Each line from the first down to the one containing "logic step;" should be returned exactly as it appears below.

Data records:
--- START ---
### config.mk
export PLATFORM = sky130hd
export DESIGN_NAME = delimited_sentence_framer_flat
export DESIGN_NICKNAME = d
export VERILOG_FILES = /design/src/design/dsf_pkg.sv /design/src/design/dsf_if.sv /design/src/design/dsf_ctrl.sv /design/src/design/dsf_datapath.sv /design/src/design/delimited_sentence_framer.sv /design/src/flat_wrapper.sv
export SDC_FILE = /design/constraint.sdc
export NUM_CORES = 1
export LEC_CHECK = 0
export ABC_AREA = 1
export BUFFER_PORTS_ARGS = -buffer_cell sky130_fd_sc_hd__buf_2
export CORE_ASPECT_RATIO = 1.1
export CORE_UTILIZATION = 55
export DETAILED_ROUTE_END_ITERATION = 8
export PLACE_DENSITY = 0.75
export SYNTH_ARGS = -nofsm -noshare
export SYNTH_HDL_FRONTEND = slang
export SYNTH_SLANG_ARGS = --single-unit
### constraint.sdc
create_clock -name clk -period 3.4 [get_ports clk]
set_clock_uncertainty 0.15 [all_clocks]
set_input_delay 0.17 -clock clk [delete_from_list [all_inputs] [get_ports clk]]
set_output_delay 0.17 -clock clk [all_outputs]
set_load 0.05 [all_outputs]
### src/design/dsf_pkg.sv
package dsf_pkg;

    localparam int LINE_LIMIT_DEF = 63;

    localparam int CFG_W     = 16;
    localparam int CFG_IDX_W = 3;

    localparam logic [7:0]  BEGIN_RST   = 8'd36;
    localparam logic [7:0]  END_RST     = 8'd10;
    localparam logic [7:0]  IGN_A_RST   = 8'd13;
    localparam logic [7:0]  IGN_B_RST   = 8'd13;
    localparam logic [1:0]  IGN_CNT_RST = 2'd1;
    localparam logic        MODE_RST    = 1'b0;
    localparam logic [15:0] TIMEOUT_RST = 16'd1000;

    typedef enum logic [CFG_IDX_W-1:0] {
        REG_BEGIN   = 3'd0,
        REG_END     = 3'd1,
        REG_IGN_A   = 3'd2,
        REG_IGN_B   = 3'd3,
        REG_IGN_CNT = 3'd4,
        REG_MODE    = 3'd5,
        REG_TIMEOUT = 3'd6
    } dsf_reg_t;

    typedef enum logic [2:0] {
        S_ACCEPT,
        S_READ,
        S_SEND,
        S_TOUT,
        S_HALT
    } dsf_state_t;

    typedef struct packed {
        logic step;
        logic rd;
        logic adv;
        logic tout_sel;
    } dsf_cmd_t;

    typedef struct packed {
        logic emit;
        logic tout;
        logic last;
    } dsf_stat_t;

endpackage

### src/design/dsf_if.sv
interface dsf_in_if;
    logic       valid;
    logic       ready;
    logic       req_type;
    logic [7:0] rx_byte;

    modport source (output valid, output req_type, output rx_byte, input ready);
    modport sink (input valid, input req_type, input rx_byte, output ready);
endinterface

interface dsf_out_if;
    logic       valid;
    logic       ready;
    logic       out_kind;
    logic [7:0] out_char;
    logic       last_char;

    modport source (output valid, output out_kind, output out_char, output last_char,
                    input ready);
    modport sink (input valid, input out_kind, input out_char, input last_char,
                  output ready);
endinterface

### src/design/dsf_ctrl.sv
module dsf_ctrl
(
    input  logic               clk,
    input  logic               rst_n,
    input  logic               in_valid,
    output logic               in_ready,
    output logic               out_valid,
    input  logic               out_ready,
    input  dsf_pkg::dsf_stat_t stat,
    output dsf_pkg::dsf_cmd_t  cmd
);

    dsf_pkg::dsf_state_t state_reg;
    dsf_pkg::dsf_state_t state_next;

    always_ff @(posedge clk or negedge rst_n)
    begin
        if (!rst_n)
        begin
            state_reg <= dsf_pkg::S_ACCEPT;
        end
        else
        begin
            state_reg <= state_next;
        end
    end

    always_comb
    begin
        state_next = state_reg;
        in_ready   = 1'b0;
        out_valid  = 1'b0;
        cmd        = '0;
        unique case (state_reg)
            dsf_pkg::S_ACCEPT:
            begin
                in_ready = 1'b1;
                if (in_valid)
                begin
                    cmd.step = 1'b1;
                    if (stat.tout)
                    begin
                        state_next = dsf_pkg::S_TOUT;
                    end
                    else if (stat.emit)
                    begin
                        state_next = dsf_pkg::S_READ;
                    end
                end
            end
            dsf_pkg::S_READ:
            begin
                cmd.rd     = 1'b1;
                state_next = dsf_pkg::S_SEND;
            end
            dsf_pkg::S_SEND:
            begin
                out_valid = 1'b1;
                if (out_ready)
                begin
                    cmd.adv    = 1'b1;
                    state_next = stat.last ? dsf_pkg::S_ACCEPT : dsf_pkg::S_READ;
                end
            end
            dsf_pkg::S_TOUT:
            begin
                out_valid    = 1'b1;
                cmd.tout_sel = 1'b1;
                if (out_ready)
                begin
                    state_next = dsf_pkg::S_HALT;
                end
            end
            dsf_pkg::S_HALT:
            begin
                // link is dead: items are taken and dropped until reset
                in_ready = 1'b1;
            end
            default:
            begin
                state_next = dsf_pkg::S_ACCEPT;
            end
        endcase
    end

endmodule

### src/design/dsf_datapath.sv
module dsf_datapath
#(
    parameter int LINE_LIMIT = dsf_pkg::LINE_LIMIT_DEF
)
(
    input  logic                          clk,
    input  logic                          rst_n,
    input  logic                          cfg_we,
    input  logic [dsf_pkg::CFG_IDX_W-1:0] cfg_index,
    input  logic [dsf_pkg::CFG_W-1:0]     cfg_wdata,
    input  logic                          req_type,
    input  logic [7:0]                    rx_byte,
    input  dsf_pkg::dsf_cmd_t             cmd,
    output dsf_pkg::dsf_stat_t            stat,
    output logic                          out_kind,
    output logic [7:0]                    out_char,
    output logic                          last_char
);

    localparam int DEPTH = LINE_LIMIT + 1;
    localparam int AW    = (DEPTH > 1) ? $clog2(DEPTH) : 1;
    localparam int LW    = $clog2(DEPTH + 1);
    localparam logic [LW-1:0] LIMIT_L = LW'(LINE_LIMIT);

    logic [7:0]  begin_reg;
    logic [7:0]  end_reg;
    logic [7:0]  ign_a_reg;
    logic [7:0]  ign_b_reg;
    logic [1:0]  ign_cnt_reg;
    logic        mode_reg;
    logic [15:0] timeout_reg;

    logic [LW-1:0] len_reg;
    logic          open_reg;
    logic          drop_reg;
    logic [15:0]   idle_reg;
    logic [LW-1:0] n_reg;
    logic [LW-1:0] k_reg;
    logic [7:0]    rdata_reg;

    logic [7:0] store_mem [DEPTH];

    logic          is_begin;
    logic          is_end;
    logic          ignored;
    logic          open_a;
    logic [LW-1:0] len_a;
    logic [LW-1:0] len_next;
    logic          open_next;
    logic          drop_next;
    logic [LW-1:0] emit_n;
    logic          wr_en;
    logic [15:0]   idle_next;
    logic [LW-1:0] k_next;

    always_comb
    begin
        is_begin  = rx_byte == begin_reg;
        is_end    = rx_byte == end_reg;
        ignored   = (ign_cnt_reg != 2'd0) &&
                    ((rx_byte == ign_a_reg) || (ign_cnt_reg[1] && (rx_byte == ign_b_reg)));
        open_a    = open_reg | is_begin;
        len_a     = is_begin ? '0 : len_reg;
        len_next  = len_a;
        open_next = open_a;
        drop_next = drop_reg;
        emit_n    = '0;
        wr_en     = 1'b0;
        if (open_a)
        begin
            if (is_end)
            begin
                open_next = mode_reg;
                len_next  = '0;
                if (drop_reg)
                begin
                    drop_next = 1'b0;
                end
                else
                begin
                    emit_n = len_a;
                end
            end
            else if (!ignored)
            begin
                wr_en    = 1'b1;
                len_next = len_a + LW'(1);
            end
        end
        // overlong line goes out at once and closes
        if (len_next > LIMIT_L)
        begin
            emit_n    = len_next;
            len_next  = '0;
            open_next = 1'b0;
        end
        idle_next = (idle_reg == 16'hFFFF) ? idle_reg : idle_reg + 16'd1;
        k_next    = k_reg + LW'(1);
        stat.emit = !req_type && (emit_n != '0);
        stat.tout = req_type && (idle_next >= timeout_reg);
        stat.last = k_next == n_reg;
        out_kind  = cmd.tout_sel;
        out_char  = cmd.tout_sel ? 8'd0 : rdata_reg;
        last_char = cmd.tout_sel | stat.last;
    end

    always_ff @(posedge clk or negedge rst_n)
    begin
        if (!rst_n)
        begin
            begin_reg   <= dsf_pkg::BEGIN_RST;
            end_reg     <= dsf_pkg::END_RST;
            ign_a_reg   <= dsf_pkg::IGN_A_RST;
            ign_b_reg   <= dsf_pkg::IGN_B_RST;
            ign_cnt_reg <= dsf_pkg::IGN_CNT_RST;
            mode_reg    <= dsf_pkg::MODE_RST;
            timeout_reg <= dsf_pkg::TIMEOUT_RST;
            len_reg     <= '0;
            open_reg    <= dsf_pkg::MODE_RST;
            drop_reg    <= dsf_pkg::MODE_RST;
            idle_reg    <= '0;
            n_reg       <= '0;
            k_reg       <= '0;
        end
        else
        begin
            if (cfg_we)
            begin
                unique case (cfg_index)
                    dsf_pkg::REG_BEGIN:   begin_reg   <= cfg_wdata[7:0];
                    dsf_pkg::REG_END:     end_reg     <= cfg_wdata[7:0];
                    dsf_pkg::REG_IGN_A:   ign_a_reg   <= cfg_wdata[7:0];
                    dsf_pkg::REG_IGN_B:   ign_b_reg   <= cfg_wdata[7:0];
                    dsf_pkg::REG_IGN_CNT: ign_cnt_reg <= cfg_wdata[1:0];
                    dsf_pkg::REG_MODE:
                    begin
                        mode_reg <= cfg_wdata[0];
                        open_reg <= cfg_wdata[0];
                        drop_reg <= cfg_wdata[0];
                    end
                    dsf_pkg::REG_TIMEOUT: timeout_reg <= cfg_wdata[15:0];
                    default:
                    begin
                    end
                endcase
            end
            if (cmd.step)
            begin
                if (req_type)
                begin
                    idle_reg <= idle_next;
                end
                else
                begin
                    idle_reg <= '0;
                    len_reg  <= len_next;
                    open_reg <= open_next;
                    drop_reg <= drop_next;
                    n_reg    <= emit_n;
                    k_reg    <= '0;
                end
            end
            if (cmd.adv)
            begin
                k_reg <= k_next;
            end
        end
    end

    always_ff @(posedge clk)
    begin
        if (cmd.step && !req_type && wr_en)
        begin
            store_mem[len_a[AW-1:0]] <= rx_byte;
        end
        if (cmd.rd)
        begin
            rdata_reg <= store_mem[k_reg[AW-1:0]];
        end
    end

endmodule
--- END ---
Solved problem:
### config.mk
export PLATFORM = sky130hd
export DESIGN_NAME = delimited_sentence_framer_flat
export DESIGN_NICKNAME = d
export VERILOG_FILES = /design/src/design/dsf_pkg.sv /design/src/design/dsf_if.sv /design/src/design/dsf_ctrl.sv /design/src/design/dsf_datapath.sv /design/src/design/delimited_sentence_framer.sv /design/src/flat_wrapper.sv
export SDC_FILE = /design/constraint.sdc
export NUM_CORES = 1
export LEC_CHECK = 0
export ABC_AREA = 1
export BUFFER_PORTS_ARGS = -buffer_cell sky130_fd_sc_hd__buf_2
export CORE_ASPECT_RATIO = 1.1
export CORE_UTILIZATION = 55
export DETAILED_ROUTE_END_ITERATION = 8
export PLACE_DENSITY = 0.75
export SYNTH_ARGS = -nofsm -noshare
export SYNTH_HDL_FRONTEND = slang
export SYNTH_SLANG_ARGS = --single-unit
### constraint.sdc
create_clock -name clk -period 3.4 [get_ports clk]
set_clock_uncertainty 0.15 [all_clocks]
set_input_delay 0.17 -clock clk [delete_from_list [all_inputs] [get_ports clk]]
set_output_delay 0.17 -clock clk [all_outputs]
set_load 0.05 [all_outputs]
### src/design/dsf_pkg.sv
package dsf_pkg;

    localparam int LINE_LIMIT_DEF = 63;

    localparam int CFG_W     = 16;
    localparam int CFG_IDX_W = 3;

    localparam logic [7:0]  BEGIN_RST   = 8'd36;
    localparam logic [7:0]  END_RST     = 8'd10;
    localparam logic [7:0]  IGN_A_RST   = 8'd13;
    localparam logic [7:0]  IGN_B_RST   = 8'd13;
    localparam logic [1:0]  IGN_CNT_RST = 2'd1;
    localparam logic        MODE_RST    = 1'b0;
    localparam logic [15:0] TIMEOUT_RST = 16'd1000;

    typedef enum logic [CFG_IDX_W-1:0] {
        REG_BEGIN   = 3'd0,
        REG_END     = 3'd1,
        REG_IGN_A   = 3'd2,
        REG_IGN_B   = 3'd3,
        REG_IGN_CNT = 3'd4,
        REG_MODE    = 3'd5,
        REG_TIMEOUT = 3'd6
    } dsf_reg_t;

    typedef enum logic [2:0] {
        S_ACCEPT,
        S_READ,
        S_SEND,
        S_TOUT,
        S_HALT
    } dsf_state_t;

    typedef struct packed {
        logic step;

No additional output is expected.